All the above works as expected, and the URL of the load balancer loads the page just fine.

Now as I am using t4g.medium, I expect that each instance to run a few tasks, before scaling up (about 6).

If I update the number of desired tasks to 2, and click force new deployment, everything works as expected.

However, if I enter the desired tasks to 10, I get the error:

service xxxx was unable to place a task because no container instance met all of its requirements. The closest matching container-instance xxxxxx has insufficient memory available. For more information, see the Troubleshooting section of the Amazon ECS Developer Guide.

It is trying to deploy all the tasks without scaling.

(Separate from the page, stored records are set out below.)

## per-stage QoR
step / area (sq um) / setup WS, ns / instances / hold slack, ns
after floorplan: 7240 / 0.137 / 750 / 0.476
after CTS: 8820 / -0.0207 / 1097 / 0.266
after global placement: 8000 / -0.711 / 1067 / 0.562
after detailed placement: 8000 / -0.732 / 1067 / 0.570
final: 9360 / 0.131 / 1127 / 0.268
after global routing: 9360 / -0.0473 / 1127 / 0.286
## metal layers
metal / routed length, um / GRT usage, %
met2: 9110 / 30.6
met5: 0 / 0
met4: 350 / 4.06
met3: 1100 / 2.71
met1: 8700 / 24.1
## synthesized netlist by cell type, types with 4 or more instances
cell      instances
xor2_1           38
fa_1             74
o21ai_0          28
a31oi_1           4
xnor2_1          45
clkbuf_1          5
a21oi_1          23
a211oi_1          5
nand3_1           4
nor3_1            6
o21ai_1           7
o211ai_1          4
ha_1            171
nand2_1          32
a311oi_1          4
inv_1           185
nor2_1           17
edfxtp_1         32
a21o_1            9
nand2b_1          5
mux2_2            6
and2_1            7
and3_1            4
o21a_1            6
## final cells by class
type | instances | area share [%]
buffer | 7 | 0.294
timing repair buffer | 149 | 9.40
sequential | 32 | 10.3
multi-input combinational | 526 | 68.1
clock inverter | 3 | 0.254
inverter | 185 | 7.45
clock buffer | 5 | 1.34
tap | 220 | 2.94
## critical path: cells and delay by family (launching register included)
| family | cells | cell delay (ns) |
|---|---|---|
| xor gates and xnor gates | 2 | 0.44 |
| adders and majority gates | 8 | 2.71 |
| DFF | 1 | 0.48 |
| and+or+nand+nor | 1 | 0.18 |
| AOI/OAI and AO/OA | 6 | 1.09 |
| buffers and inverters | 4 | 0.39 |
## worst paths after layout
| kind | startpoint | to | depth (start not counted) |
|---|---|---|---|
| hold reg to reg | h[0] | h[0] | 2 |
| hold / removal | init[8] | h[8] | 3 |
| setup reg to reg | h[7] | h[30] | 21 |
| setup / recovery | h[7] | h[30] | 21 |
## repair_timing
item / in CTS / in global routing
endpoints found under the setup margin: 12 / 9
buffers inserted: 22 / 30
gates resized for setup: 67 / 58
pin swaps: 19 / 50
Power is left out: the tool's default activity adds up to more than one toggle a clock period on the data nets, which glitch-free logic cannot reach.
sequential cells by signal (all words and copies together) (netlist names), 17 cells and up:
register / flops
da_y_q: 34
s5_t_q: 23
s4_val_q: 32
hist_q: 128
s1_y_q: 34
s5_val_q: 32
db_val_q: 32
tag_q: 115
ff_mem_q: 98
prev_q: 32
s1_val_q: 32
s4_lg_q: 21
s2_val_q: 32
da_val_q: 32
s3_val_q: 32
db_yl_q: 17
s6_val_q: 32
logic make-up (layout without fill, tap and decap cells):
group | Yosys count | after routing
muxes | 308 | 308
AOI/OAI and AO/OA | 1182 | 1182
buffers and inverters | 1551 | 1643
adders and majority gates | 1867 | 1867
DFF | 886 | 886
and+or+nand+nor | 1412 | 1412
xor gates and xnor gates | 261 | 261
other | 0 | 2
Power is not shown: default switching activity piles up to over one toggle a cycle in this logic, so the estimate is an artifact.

Usually the number of instances is supposed to scale up, but for some reasons ECS using EC2 with Blue/Green deployments won't do that. Note everything scales up correctly if I use:

  • Fargate with or without Blue/Green Deployment
  • EC2 without Blue/Green Deployment

NOTE: I also tried using awsvpc network type, and had similar errors.

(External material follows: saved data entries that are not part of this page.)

### src/hdl/smclpf_front.sv
`timescale 1ns / 1ps

module smclpf_front (
    input  logic                    clk,
    input  logic                    rst_n,
    input  logic                    in_valid,
    output logic                    in_ready,
    input  smclpf_pkg::in_item_t    in_data,
    output logic                    push_valid,
    input  logic                    push_ready,
    output smclpf_pkg::in_item_t    push_data
);
    import smclpf_pkg::*;

    logic     hold_valid_reg;
    logic     hold_valid_next;
    in_item_t hold_data_reg;
    in_item_t hold_data_next;

    // Take a new item whenever the holding register is empty or draining
    assign in_ready   = !hold_valid_reg || push_ready;
    assign push_valid = hold_valid_reg;
    assign push_data  = hold_data_reg;

    always_comb
    begin
        hold_valid_next = hold_valid_reg;
        hold_data_next  = hold_data_reg;
        if (push_ready)
        begin
            hold_valid_next = 1'b0;
        end
        if (in_valid && in_ready)
        begin
            hold_valid_next = 1'b1;
            hold_data_next  = in_data;
        end
    end

    always_ff @(posedge clk or negedge rst_n)
    begin
        if (!rst_n)
        begin
            hold_valid_reg <= 1'b0;
        end
        else
        begin
            hold_valid_reg <= hold_valid_next;
        end
    end

    always_ff @(posedge clk)
    begin
        hold_data_reg <= hold_data_next;
    end

endmodule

Why doesn't the ECS cluster scale the EC2 instances when doing deployments with Code Deploy?


Solution

  • Looks like this is a reported bug for ECS:

    https://github.com/aws/containers-roadmap/issues/713#issuecomment-824349836 https://github.com/aws/containers-roadmap/issues/1752

    The work-around is to do deploys using Code Deploy (not using the ECS console interface) and add the CapacityProvider in the AppSpec.yaml:

    {
      "version": 1,
      "Resources": [
        {
          "TargetService": {
            "Type": "AWS::ECS::Service",
            "Properties": {
              "TaskDefinition": "arn:aws:ecs:<region>:<MyAccountNumber>:task-definition/<MyTaskDefinitionName>:<MyTaskDefinitionVersion>",
              "LoadBalancerInfo": {
                "ContainerName": "<MyContainerName>",
                "ContainerPort": <MyContainerPort>
              },
              "CapacityProviderStrategy": [
                {
                    "CapacityProvider": "<MyCapacityProviderNameFromECSCluster>",
                    "Base": 0,
                    "Weight": 1
                }
              ]
            }
          }
        }
      ]
    }
    

    Why does it not keep the default, when this value is ommitted is beyond me. Hope this issue gets fixed.